[Stored data]
Segment Open
[config.mk]
export PLATFORM = sky130hd
export DESIGN_NAME = commit_unit
export DESIGN_NICKNAME = d
export VERILOG_FILES = /design/src/source/mem_stage_pkg.sv /design/src/source/commit_unit.sv
export SDC_FILE = /design/constraint.sdc
export NUM_CORES = 1
export LEC_CHECK = 0
export BUFFER_PORTS_ARGS = -buffer_cell sky130_fd_sc_hd__buf_2
export CORE_AREA = 2 2 150 152
export DETAILED_ROUTE_END_ITERATION = 8
export DIE_AREA = 0 0 152 154
export GPL_ROUTABILITY_DRIVEN = 0
export PLACE_DENSITY = 0.4
export REMOVE_ABC_BUFFERS = 1
export SLEW_MARGIN = 20
export SYNTH_ARGS = -nofsm -noshare
export SYNTH_HDL_FRONTEND = slang
export SYNTH_SLANG_ARGS = --single-unit
export TNS_END_PERCENT = 5
[constraint.sdc]
create_clock -name vclk -period 2.2
set_input_delay 0.22 -clock vclk [all_inputs]
set_output_delay 0.22 -clock vclk [all_outputs]
set_load 0.02 [all_outputs]
[src/source/mem_stage_pkg.sv]
`default_nettype none

package mem_stage_pkg;

    // Access width and signedness, also picks the store replication
    typedef enum logic [2:0] {
        LB   = 3'd0,
        LBU  = 3'd1,
        LH   = 3'd2,
        LHU  = 3'd3,
        LW   = 3'd4,
        NONE = 3'd5
    } mem_width_t;

    // Source of the register write data
    typedef enum logic [1:0] {
        WB_LOAD  = 2'd0,
        WB_PC4   = 2'd1,
        WB_IMM_U = 2'd2,
        WB_ALU   = 2'd3
    } wb_sel_t;

    // ex/mem pipeline register
    typedef struct packed {
        logic        dren;
        logic        dwen;
        mem_width_t  width;
        logic [31:0] addr;
        logic [31:0] rs2_data;
        logic [31:0] pc;
        logic [31:0] pc4;
        logic [31:0] imm_u;
        wb_sel_t     w_sel;
        logic [4:0]  rd;
        logic        reg_write;
        logic        ifence;
        logic        halt;
        logic        branch;
        logic        prediction;
        logic        branch_taken;
        logic [31:0] brj_addr;
    } ex_mem_t;

    // Report toward the hazard unit
    typedef struct packed {
        logic        d_mem_busy;
        logic        fence_stall;
        logic        mal_l;
        logic        mal_s;
        logic [31:0] badaddr;
        logic [31:0] epc;
        logic        mispredict;
        logic        halt;
        logic [4:0]  rd;
        logic        reg_write;
    } hazard_rpt_t;

    // One data word seen as bytes or as halfwords
    typedef union packed {
        logic [3:0][7:0]  bytes;
        logic [1:0][15:0] halves;
    } data_word_u;

    // Request from the lane unit to the data RAM
    typedef struct packed {
        logic        ren;
        logic        wen;
        logic [3:0]  byte_en;
        logic [31:0] addr;
        logic [31:0] wdata;
    } bus_req_t;

endpackage

`default_nettype wire
[src/source/commit_unit.sv]
`timescale 1ns/100ps
`default_nettype none

module commit_unit (
    input  mem_stage_pkg::ex_mem_t     ex_mem,
    input  logic [31:0]                load_data,
    input  logic                       mal,
    input  logic                       busy,
    input  logic                       fence_stall,
    output mem_stage_pkg::hazard_rpt_t hazard,
    output logic [31:0]                reg_wdata,
    output logic                       update_predictor,
    output logic                       branch_result,
    output logic [31:0]                update_addr,
    output logic                       halt
);
    import mem_stage_pkg::*;

    // Writeback source
    always_comb begin
        case (ex_mem.w_sel)
            WB_LOAD:  reg_wdata = load_data;
            WB_PC4:   reg_wdata = ex_mem.pc4;
            WB_IMM_U: reg_wdata = ex_mem.imm_u;
            WB_ALU:   reg_wdata = ex_mem.addr;
            default:  reg_wdata = '0;
        endcase
    end

    always_comb begin
        hazard.d_mem_busy  = busy;
        hazard.fence_stall = fence_stall;

        // Misalignment exceptions only for real accesses
        hazard.mal_l   = ex_mem.dren & mal;
        hazard.mal_s   = ex_mem.dwen & mal;
        hazard.badaddr = ex_mem.addr;
        hazard.epc     = ex_mem.pc;

        // Non-branches never mispredict
        hazard.mispredict = ex_mem.branch & (ex_mem.prediction ^ ex_mem.branch_taken);

        hazard.halt      = ex_mem.halt;
        hazard.rd        = ex_mem.rd;
        hazard.reg_write = ex_mem.reg_write;
    end

    // Predictor update
    assign update_predictor = ex_mem.branch;
    assign branch_result    = ex_mem.branch_taken;
    assign update_addr      = ex_mem.brj_addr;

    assign halt = ex_mem.halt;

endmodule

`default_nettype wire

==> flow_metrics.tcl <==
set metrics [dict create \
    n_fill_cell 2519 \
    synthCells 151 \
    io_pins 388 \
    antenna_found_initial 2 \
    grt_util_all_layers_pct 14.2 \
    synth-simple-area-share_pct 1.14 \
    postRouteAntennaNets 0 \
    synth_xor_area_share_pct 0.530 \
    cap_violations 0 \
    min-delay-start "ex_mem[42]" \
    outcome "finished, final reports clean" \
    syn_avg_cell_area_sq_um 10.9 \
    cp-start-kind "input pin" \
    synth_adder_area_share_pct 0 \
    cp-startpoint "ex_mem[43]" \
    ys_seq_area_share_pct 0 \
    final_hold_viol_count 0 \
    placed_area_sq_um 2190 \
    row_count 54 \
    fp.dieH_um 154 \
    dr_total_vias 1611 \
    drtIter0Drc 68 \
    crit_path_end_kind "primary output" \
    p_leak_nw 1.06 \
    grt_max_degree 33 \
    avgRoutedWirePerCell_um 33.4 \
    worstHoldPathCells 0 \
    postCtsHoldBufs 0 \
    die_area_sq_um 23400 \
    peakVddDrop_mv 0.0857 \
    worst_slew_pin_slew_ps 219 \
    min_period_over_period_pct 71.5 \
    cts_resized 0 \
    synth_compound_area_share_pct 0 \
    finalPower_w 0.000519 \
    hold_path.class "in2out" \
    ys_types 8 \
    wirelength_um 17500 \
    powerDensity_nw_per_um2 237 \
    nClkBuffers 0 \
    wl_met3_um 5260 \
    netlist_area_sq_um 1650 \
    synth_mux_area_share_pct 44.1 \
    synth_warnings 0 \
    drt-met1-wl_um 4160 \
    cp_data_arrival_time_ps 1350 \
    wl_met2_um 8090 \
    dr.max_layer_used "met5" \
    final_layout_size_suffix_gt1_share_pct 97.6 \
    avgViaCountPerCell 3.07 \
    drcViolationCount 0 \
    fin_area_sq_um 2190 \
    layoutNonFillerInstCount 525 \
    grt_overflow_total 0 \
    synth_area_leaders "buf_4 (49%), mux4_2 (41%), buf_12 (3.6%), mux4_1 (3.2%), and2_1 (1.1%)" \
    setup_viol 0 \
    start_util_pct 7.62 \
    fin_crit_ps 1570 \
    seq_cell_count 0 \
    die_w_um 152 \
    multi_input_area_sq_um 756 \
    io_buffers 205 \
    post_cts_buffers 0 \
    grt_pass1_vias 1652 \
    crit_fanout 21 \
    synth.top_cell.area_share_pct 49.1 \
    grt_first_pass_wirelength_um 20800 \
    seqCellArea_sq_um 0 \
    fmax_mhz 636 \
    fin_tns_setup_ps 0 \
    firstDrtPassIters 4 \
    nets 492 \
    synth.largest_area_cell "buf_4" \
    dp_cells 525 \
    core_region_area_sq_um 21700 \
    critPathKind "in2out" \
    post-route-util_pct 10.1 \
    drv_slew 0 \
    synth_top_family_by_area "buffers and inverters" \
    antenna_cells 0 \
    cp.required_ps 1980 \
    syn_to_final_growth_pct 32.3 \
    rsz0062_at_grt "false" \
    relSlewSlack_pct 85.4 \
]
## layer usage
| metal | GRT usage, % | up-vias |
|---|---|---|
| li1 | - | 628 |
| met1 | 9.91 | 676 |
| met2 | 23.9 | 297 |
| met3 | 19.4 | 8 |
| met4 | 0 | 2 |
| met5 | 1.04 | - |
Segment Closed
## Goal of the exercise:
With the line containing "register write data" as the last one, please set down exactly the lines of the records above from their very first line, and nothing more.

## Written response:
[config.mk]
export PLATFORM = sky130hd
export DESIGN_NAME = commit_unit
export DESIGN_NICKNAME = d
export VERILOG_FILES = /design/src/source/mem_stage_pkg.sv /design/src/source/commit_unit.sv
export SDC_FILE = /design/constraint.sdc
export NUM_CORES = 1
export LEC_CHECK = 0
export BUFFER_PORTS_ARGS = -buffer_cell sky130_fd_sc_hd__buf_2
export CORE_AREA = 2 2 150 152
export DETAILED_ROUTE_END_ITERATION = 8
export DIE_AREA = 0 0 152 154
export GPL_ROUTABILITY_DRIVEN = 0
export PLACE_DENSITY = 0.4
export REMOVE_ABC_BUFFERS = 1
export SLEW_MARGIN = 20
export SYNTH_ARGS = -nofsm -noshare
export SYNTH_HDL_FRONTEND = slang
export SYNTH_SLANG_ARGS = --single-unit
export TNS_END_PERCENT = 5
[constraint.sdc]
create_clock -name vclk -period 2.2
set_input_delay 0.22 -clock vclk [all_inputs]
set_output_delay 0.22 -clock vclk [all_outputs]
set_load 0.02 [all_outputs]
[src/source/mem_stage_pkg.sv]
`default_nettype none

package mem_stage_pkg;

    // Access width and signedness, also picks the store replication
    typedef enum logic [2:0] {
        LB   = 3'd0,
        LBU  = 3'd1,
        LH   = 3'd2,
        LHU  = 3'd3,
        LW   = 3'd4,
        NONE = 3'd5
    } mem_width_t;

    // Source of the register write data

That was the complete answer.